EXERCISE DESCRIPTION:
Please return the whole listing, character for character.

DATA EXTRACTS:
Content starts

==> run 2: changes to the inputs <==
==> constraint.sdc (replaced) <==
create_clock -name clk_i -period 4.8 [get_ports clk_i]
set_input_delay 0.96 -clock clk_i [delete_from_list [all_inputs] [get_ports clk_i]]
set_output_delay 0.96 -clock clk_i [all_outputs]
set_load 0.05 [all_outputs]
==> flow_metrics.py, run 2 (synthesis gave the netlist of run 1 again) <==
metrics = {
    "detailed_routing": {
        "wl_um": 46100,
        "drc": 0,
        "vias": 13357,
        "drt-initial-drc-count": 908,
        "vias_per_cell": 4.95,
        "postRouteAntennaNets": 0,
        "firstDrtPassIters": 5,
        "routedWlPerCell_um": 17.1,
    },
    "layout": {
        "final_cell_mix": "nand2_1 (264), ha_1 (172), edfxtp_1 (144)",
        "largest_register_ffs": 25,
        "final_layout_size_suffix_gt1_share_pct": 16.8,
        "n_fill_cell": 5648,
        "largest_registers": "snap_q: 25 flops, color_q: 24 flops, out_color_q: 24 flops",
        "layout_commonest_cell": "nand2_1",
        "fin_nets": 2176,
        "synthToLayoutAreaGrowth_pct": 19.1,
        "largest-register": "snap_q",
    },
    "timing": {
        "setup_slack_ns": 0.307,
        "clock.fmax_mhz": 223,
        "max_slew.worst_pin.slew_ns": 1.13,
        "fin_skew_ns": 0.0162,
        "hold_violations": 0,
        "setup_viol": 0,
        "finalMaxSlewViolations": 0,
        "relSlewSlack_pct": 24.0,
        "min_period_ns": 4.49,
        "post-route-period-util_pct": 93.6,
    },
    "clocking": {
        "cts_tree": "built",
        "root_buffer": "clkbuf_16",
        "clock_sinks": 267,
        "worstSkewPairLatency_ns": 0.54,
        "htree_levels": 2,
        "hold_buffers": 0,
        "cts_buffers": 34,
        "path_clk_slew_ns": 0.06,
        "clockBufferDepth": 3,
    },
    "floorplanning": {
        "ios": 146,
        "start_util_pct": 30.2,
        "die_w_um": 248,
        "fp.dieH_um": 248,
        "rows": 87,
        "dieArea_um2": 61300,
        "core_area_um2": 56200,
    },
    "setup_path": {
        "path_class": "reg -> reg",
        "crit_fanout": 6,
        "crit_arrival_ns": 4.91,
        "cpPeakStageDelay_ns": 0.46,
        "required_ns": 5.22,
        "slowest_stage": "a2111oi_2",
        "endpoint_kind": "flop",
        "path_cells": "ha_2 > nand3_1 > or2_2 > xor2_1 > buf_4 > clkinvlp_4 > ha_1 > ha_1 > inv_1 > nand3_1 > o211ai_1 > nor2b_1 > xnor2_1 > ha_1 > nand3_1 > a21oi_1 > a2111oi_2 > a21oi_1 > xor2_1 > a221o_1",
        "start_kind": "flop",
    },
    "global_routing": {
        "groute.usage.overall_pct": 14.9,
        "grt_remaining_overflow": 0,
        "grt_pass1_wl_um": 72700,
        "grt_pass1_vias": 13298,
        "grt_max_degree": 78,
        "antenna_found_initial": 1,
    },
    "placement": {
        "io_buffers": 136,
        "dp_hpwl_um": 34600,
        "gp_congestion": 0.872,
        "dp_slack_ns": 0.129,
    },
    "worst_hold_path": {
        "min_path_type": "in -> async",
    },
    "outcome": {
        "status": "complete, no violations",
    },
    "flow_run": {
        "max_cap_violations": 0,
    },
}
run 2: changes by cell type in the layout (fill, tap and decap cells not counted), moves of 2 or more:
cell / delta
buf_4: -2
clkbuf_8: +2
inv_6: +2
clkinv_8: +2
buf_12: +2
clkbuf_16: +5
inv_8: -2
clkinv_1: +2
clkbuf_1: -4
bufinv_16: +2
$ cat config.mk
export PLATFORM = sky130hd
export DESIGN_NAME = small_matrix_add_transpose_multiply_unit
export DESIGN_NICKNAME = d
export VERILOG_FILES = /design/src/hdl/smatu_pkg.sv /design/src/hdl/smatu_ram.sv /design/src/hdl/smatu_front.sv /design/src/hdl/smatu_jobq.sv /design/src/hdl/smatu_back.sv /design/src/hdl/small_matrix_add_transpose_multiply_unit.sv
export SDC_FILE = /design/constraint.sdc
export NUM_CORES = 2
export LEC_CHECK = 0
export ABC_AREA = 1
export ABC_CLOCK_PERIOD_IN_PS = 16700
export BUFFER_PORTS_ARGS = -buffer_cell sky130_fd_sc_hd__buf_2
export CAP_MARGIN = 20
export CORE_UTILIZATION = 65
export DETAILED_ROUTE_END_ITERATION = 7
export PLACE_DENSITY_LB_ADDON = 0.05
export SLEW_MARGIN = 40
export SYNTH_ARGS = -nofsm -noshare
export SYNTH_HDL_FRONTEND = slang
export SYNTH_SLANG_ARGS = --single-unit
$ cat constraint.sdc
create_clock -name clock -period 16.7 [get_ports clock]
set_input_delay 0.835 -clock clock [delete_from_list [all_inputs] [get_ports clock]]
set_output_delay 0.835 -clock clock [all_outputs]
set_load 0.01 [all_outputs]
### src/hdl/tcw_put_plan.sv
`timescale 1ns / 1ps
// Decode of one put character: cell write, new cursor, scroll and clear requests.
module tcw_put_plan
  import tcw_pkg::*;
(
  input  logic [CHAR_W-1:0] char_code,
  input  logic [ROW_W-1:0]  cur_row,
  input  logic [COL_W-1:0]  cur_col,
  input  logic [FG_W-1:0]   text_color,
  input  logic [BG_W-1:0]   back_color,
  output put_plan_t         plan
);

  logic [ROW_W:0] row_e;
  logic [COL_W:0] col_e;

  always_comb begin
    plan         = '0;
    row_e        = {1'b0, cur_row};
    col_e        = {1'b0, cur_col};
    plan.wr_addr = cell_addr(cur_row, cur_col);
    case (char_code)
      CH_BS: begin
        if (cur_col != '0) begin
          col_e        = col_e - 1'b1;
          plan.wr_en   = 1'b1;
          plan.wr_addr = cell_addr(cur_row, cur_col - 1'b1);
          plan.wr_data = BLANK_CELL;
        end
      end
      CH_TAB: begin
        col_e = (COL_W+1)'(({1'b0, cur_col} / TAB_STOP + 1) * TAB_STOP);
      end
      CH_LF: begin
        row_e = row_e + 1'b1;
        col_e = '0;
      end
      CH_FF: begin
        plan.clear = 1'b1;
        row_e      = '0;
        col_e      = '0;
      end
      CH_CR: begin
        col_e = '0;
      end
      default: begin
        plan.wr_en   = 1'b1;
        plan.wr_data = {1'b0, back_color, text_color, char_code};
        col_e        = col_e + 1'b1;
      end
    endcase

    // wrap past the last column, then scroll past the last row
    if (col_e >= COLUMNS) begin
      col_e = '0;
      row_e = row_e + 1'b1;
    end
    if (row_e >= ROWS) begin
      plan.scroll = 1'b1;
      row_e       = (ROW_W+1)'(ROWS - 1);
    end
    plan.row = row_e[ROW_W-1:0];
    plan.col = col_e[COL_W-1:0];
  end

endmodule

Content ends

RESPONSE AREA:
==> run 2: changes to the inputs <==
==> constraint.sdc (replaced) <==
create_clock -name clk_i -period 4.8 [get_ports clk_i]
set_input_delay 0.96 -clock clk_i [delete_from_list [all_inputs] [get_ports clk_i]]
set_output_delay 0.96 -clock clk_i [all_outputs]
set_load 0.05 [all_outputs]
==> flow_metrics.py, run 2 (synthesis gave the netlist of run 1 again) <==
metrics = {
    "detailed_routing": {
        "wl_um": 46100,
        "drc": 0,
        "vias": 13357,
        "drt-initial-drc-count": 908,
        "vias_per_cell": 4.95,
        "postRouteAntennaNets": 0,
        "firstDrtPassIters": 5,
        "routedWlPerCell_um": 17.1,
    },
    "layout": {
        "final_cell_mix": "nand2_1 (264), ha_1 (172), edfxtp_1 (144)",
        "largest_register_ffs": 25,
        "final_layout_size_suffix_gt1_share_pct": 16.8,
        "n_fill_cell": 5648,
        "largest_registers": "snap_q: 25 flops, color_q: 24 flops, out_color_q: 24 flops",
        "layout_commonest_cell": "nand2_1",
        "fin_nets": 2176,
        "synthToLayoutAreaGrowth_pct": 19.1,
        "largest-register": "snap_q",
    },
    "timing": {
        "setup_slack_ns": 0.307,
        "clock.fmax_mhz": 223,
        "max_slew.worst_pin.slew_ns": 1.13,
        "fin_skew_ns": 0.0162,
        "hold_violations": 0,
        "setup_viol": 0,
        "finalMaxSlewViolations": 0,
        "relSlewSlack_pct": 24.0,
        "min_period_ns": 4.49,
        "post-route-period-util_pct": 93.6,
    },
    "clocking": {
        "cts_tree": "built",
        "root_buffer": "clkbuf_16",
        "clock_sinks": 267,
        "worstSkewPairLatency_ns": 0.54,
        "htree_levels": 2,
        "hold_buffers": 0,
        "cts_buffers": 34,
        "path_clk_slew_ns": 0.06,
        "clockBufferDepth": 3,
    },
    "floorplanning": {
        "ios": 146,
        "start_util_pct": 30.2,
        "die_w_um": 248,
        "fp.dieH_um": 248,
        "rows": 87,
        "dieArea_um2": 61300,
        "core_area_um2": 56200,
    },
    "setup_path": {
        "path_class": "reg -> reg",
        "crit_fanout": 6,
        "crit_arrival_ns": 4.91,
        "cpPeakStageDelay_ns": 0.46,
        "required_ns": 5.22,
        "slowest_stage": "a2111oi_2",
        "endpoint_kind": "flop",
        "path_cells": "ha_2 > nand3_1 > or2_2 > xor2_1 > buf_4 > clkinvlp_4 > ha_1 > ha_1 > inv_1 > nand3_1 > o211ai_1 > nor2b_1 > xnor2_1 > ha_1 > nand3_1 > a21oi_1 > a2111oi_2 > a21oi_1 > xor2_1 > a221o_1",
        "start_kind": "flop",
    },
    "global_routing": {
        "groute.usage.overall_pct": 14.9,
        "grt_remaining_overflow": 0,
        "grt_pass1_wl_um": 72700,
        "grt_pass1_vias": 13298,
        "grt_max_degree": 78,
        "antenna_found_initial": 1,
    },
    "placement": {
        "io_buffers": 136,
        "dp_hpwl_um": 34600,
        "gp_congestion": 0.872,
        "dp_slack_ns": 0.129,
    },
    "worst_hold_path": {
        "min_path_type": "in -> async",
    },
    "outcome": {
        "status": "complete, no violations",
    },
    "flow_run": {
        "max_cap_violations": 0,
    },
}
run 2: changes by cell type in the layout (fill, tap and decap cells not counted), moves of 2 or more:
cell / delta
buf_4: -2
clkbuf_8: +2
inv_6: +2
clkinv_8: +2
buf_12: +2
clkbuf_16: +5
inv_8: -2
clkinv_1: +2
clkbuf_1: -4
bufinv_16: +2
$ cat config.mk
export PLATFORM = sky130hd
export DESIGN_NAME = small_matrix_add_transpose_multiply_unit
export DESIGN_NICKNAME = d
export VERILOG_FILES = /design/src/hdl/smatu_pkg.sv /design/src/hdl/smatu_ram.sv /design/src/hdl/smatu_front.sv /design/src/hdl/smatu_jobq.sv /design/src/hdl/smatu_back.sv /design/src/hdl/small_matrix_add_transpose_multiply_unit.sv
export SDC_FILE = /design/constraint.sdc
export NUM_CORES = 2
export LEC_CHECK = 0
export ABC_AREA = 1
export ABC_CLOCK_PERIOD_IN_PS = 16700
export BUFFER_PORTS_ARGS = -buffer_cell sky130_fd_sc_hd__buf_2
export CAP_MARGIN = 20
export CORE_UTILIZATION = 65
export DETAILED_ROUTE_END_ITERATION = 7
export PLACE_DENSITY_LB_ADDON = 0.05
export SLEW_MARGIN = 40
export SYNTH_ARGS = -nofsm -noshare
export SYNTH_HDL_FRONTEND = slang
export SYNTH_SLANG_ARGS = --single-unit
$ cat constraint.sdc
create_clock -name clock -period 16.7 [get_ports clock]
set_input_delay 0.835 -clock clock [delete_from_list [all_inputs] [get_ports clock]]
set_output_delay 0.835 -clock clock [all_outputs]
set_load 0.01 [all_outputs]
### src/hdl/tcw_put_plan.sv
`timescale 1ns / 1ps
// Decode of one put character: cell write, new cursor, scroll and clear requests.
module tcw_put_plan
  import tcw_pkg::*;
(
  input  logic [CHAR_W-1:0] char_code,
  input  logic [ROW_W-1:0]  cur_row,
  input  logic [COL_W-1:0]  cur_col,
  input  logic [FG_W-1:0]   text_color,
  input  logic [BG_W-1:0]   back_color,
  output put_plan_t         plan
);

  logic [ROW_W:0] row_e;
  logic [COL_W:0] col_e;

  always_comb begin
    plan         = '0;
    row_e        = {1'b0, cur_row};
    col_e        = {1'b0, cur_col};
    plan.wr_addr = cell_addr(cur_row, cur_col);
    case (char_code)
      CH_BS: begin
        if (cur_col != '0) begin
          col_e        = col_e - 1'b1;
          plan.wr_en   = 1'b1;
          plan.wr_addr = cell_addr(cur_row, cur_col - 1'b1);
          plan.wr_data = BLANK_CELL;
        end
      end
      CH_TAB: begin
        col_e = (COL_W+1)'(({1'b0, cur_col} / TAB_STOP + 1) * TAB_STOP);
      end
      CH_LF: begin
        row_e = row_e + 1'b1;
        col_e = '0;
      end
      CH_FF: begin
        plan.clear = 1'b1;
        row_e      = '0;
        col_e      = '0;
      end
      CH_CR: begin
        col_e = '0;
      end
      default: begin
        plan.wr_en   = 1'b1;
        plan.wr_data = {1'b0, back_color, text_color, char_code};
        col_e        = col_e + 1'b1;
      end
    endcase

    // wrap past the last column, then scroll past the last row
    if (col_e >= COLUMNS) begin
      col_e = '0;
      row_e = row_e + 1'b1;
    end
    if (row_e >= ROWS) begin
      plan.scroll = 1'b1;
      row_e       = (ROW_W+1)'(ROWS - 1);
    end
    plan.row = row_e[ROW_W-1:0];
    plan.col = col_e[COL_W-1:0];
  end

endmodule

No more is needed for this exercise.